I think the concept of pooled funding and charitable funding is coming together, sharing resources for innovative strategies, and is in itself an innovative change-making strategy
- Maxine Thomas-Asante, Fund Lead, Power of Pop Fund
Overcoming the blockers
Although there are challenges, across the Festival, funders shared reflections on what enables collaboration to flourish. One attendee highlighted the importance of aligning decision-making structures with collaborative goals, noting:
"We’re all in the room to give power, but my decision maker isn’t. Our decision cycle takes four months, and we get stuck"
Rather than barriers, these reflections pointed to opportunities: involving legal and finance teams early, finding ways to bridge different governance processes, and pacing collaboration to respect the varied rhythms of partner organisations.

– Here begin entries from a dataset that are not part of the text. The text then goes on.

**config.mk**
```make
export PLATFORM = sky130hd
export DESIGN_NAME = mvm_sequencer
export DESIGN_NICKNAME = d
export VERILOG_FILES = /design/src/rtl/mvm_sequencer_pkg.sv /design/src/rtl/mvm_stream_counter.sv /design/src/rtl/mvm_sequencer.sv
export SDC_FILE = /design/constraint.sdc
export NUM_CORES = 1
export LEC_CHECK = 0
export ABC_AREA = 1
export ABC_CLOCK_PERIOD_IN_PS = 3400
export BUFFER_PORTS_ARGS = -buffer_cell sky130_fd_sc_hd__buf_2
export CAP_MARGIN = 20
export CORE_MARGIN = 2
export CORE_UTILIZATION = 57
export CTS_BUF_LIST = sky130_fd_sc_hd__clkbuf_16
export CTS_CLUSTER_DIAMETER = 30
export DETAILED_ROUTE_END_ITERATION = 8
export GPL_ROUTABILITY_DRIVEN = 0
export PLACE_DENSITY_LB_ADDON = 0.1
export SLEW_MARGIN = 10
export SYNTH_ARGS = -nofsm -noshare
export SYNTH_HDL_FRONTEND = slang
export SYNTH_SLANG_ARGS = --single-unit
```
**constraint.sdc**
```tcl
create_clock -name clock -period 3.4 [get_ports clock]
set_clock_uncertainty 0.1 [all_clocks]
set_input_delay 0.51 -clock clock [delete_from_list [all_inputs] [get_ports clock]]
set_output_delay 0.51 -clock clock [all_outputs]
set_load 0.1 [all_outputs]
```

We heard that successful collaborations often depend on internal alignment as much as external partnership. That means making space for internal learning, building buy-in across departments and boards, and recognising that collaboration is not just a programme, it’s a culture shift. Several funders described how independent conveners can play a vital role in surfacing tensions and helping funders find compromise when their constraints clash.
There was also a strong emphasis on the importance of early and honest conversations: about what matters, what needs to be measured, and what each funder is willing to give up. Being clear about red lines, and revisiting them over time, was described as essential. Funders reflected that collaboration asks us to work differently, to sit in discomfort, and to let go of control. It also requires clarity and humility: a willingness to be led by others, to challenge assumptions, and to make space for those who are missing from the conversation. Many noted that collaboration design is not the same as programme design, and that not enough attention is paid to the relationships and trust that hold collaborations together. Without that glue, even well-funded programmes can falter.
Ultimately, overcoming barriers means recognising that collaboration is not just external - it’s internal too. It’s about shifting culture, building trust, and creating space for discomfort. When relationships are prioritised and power is shared, collaboration becomes not just possible - but transformative for how we support those we fund.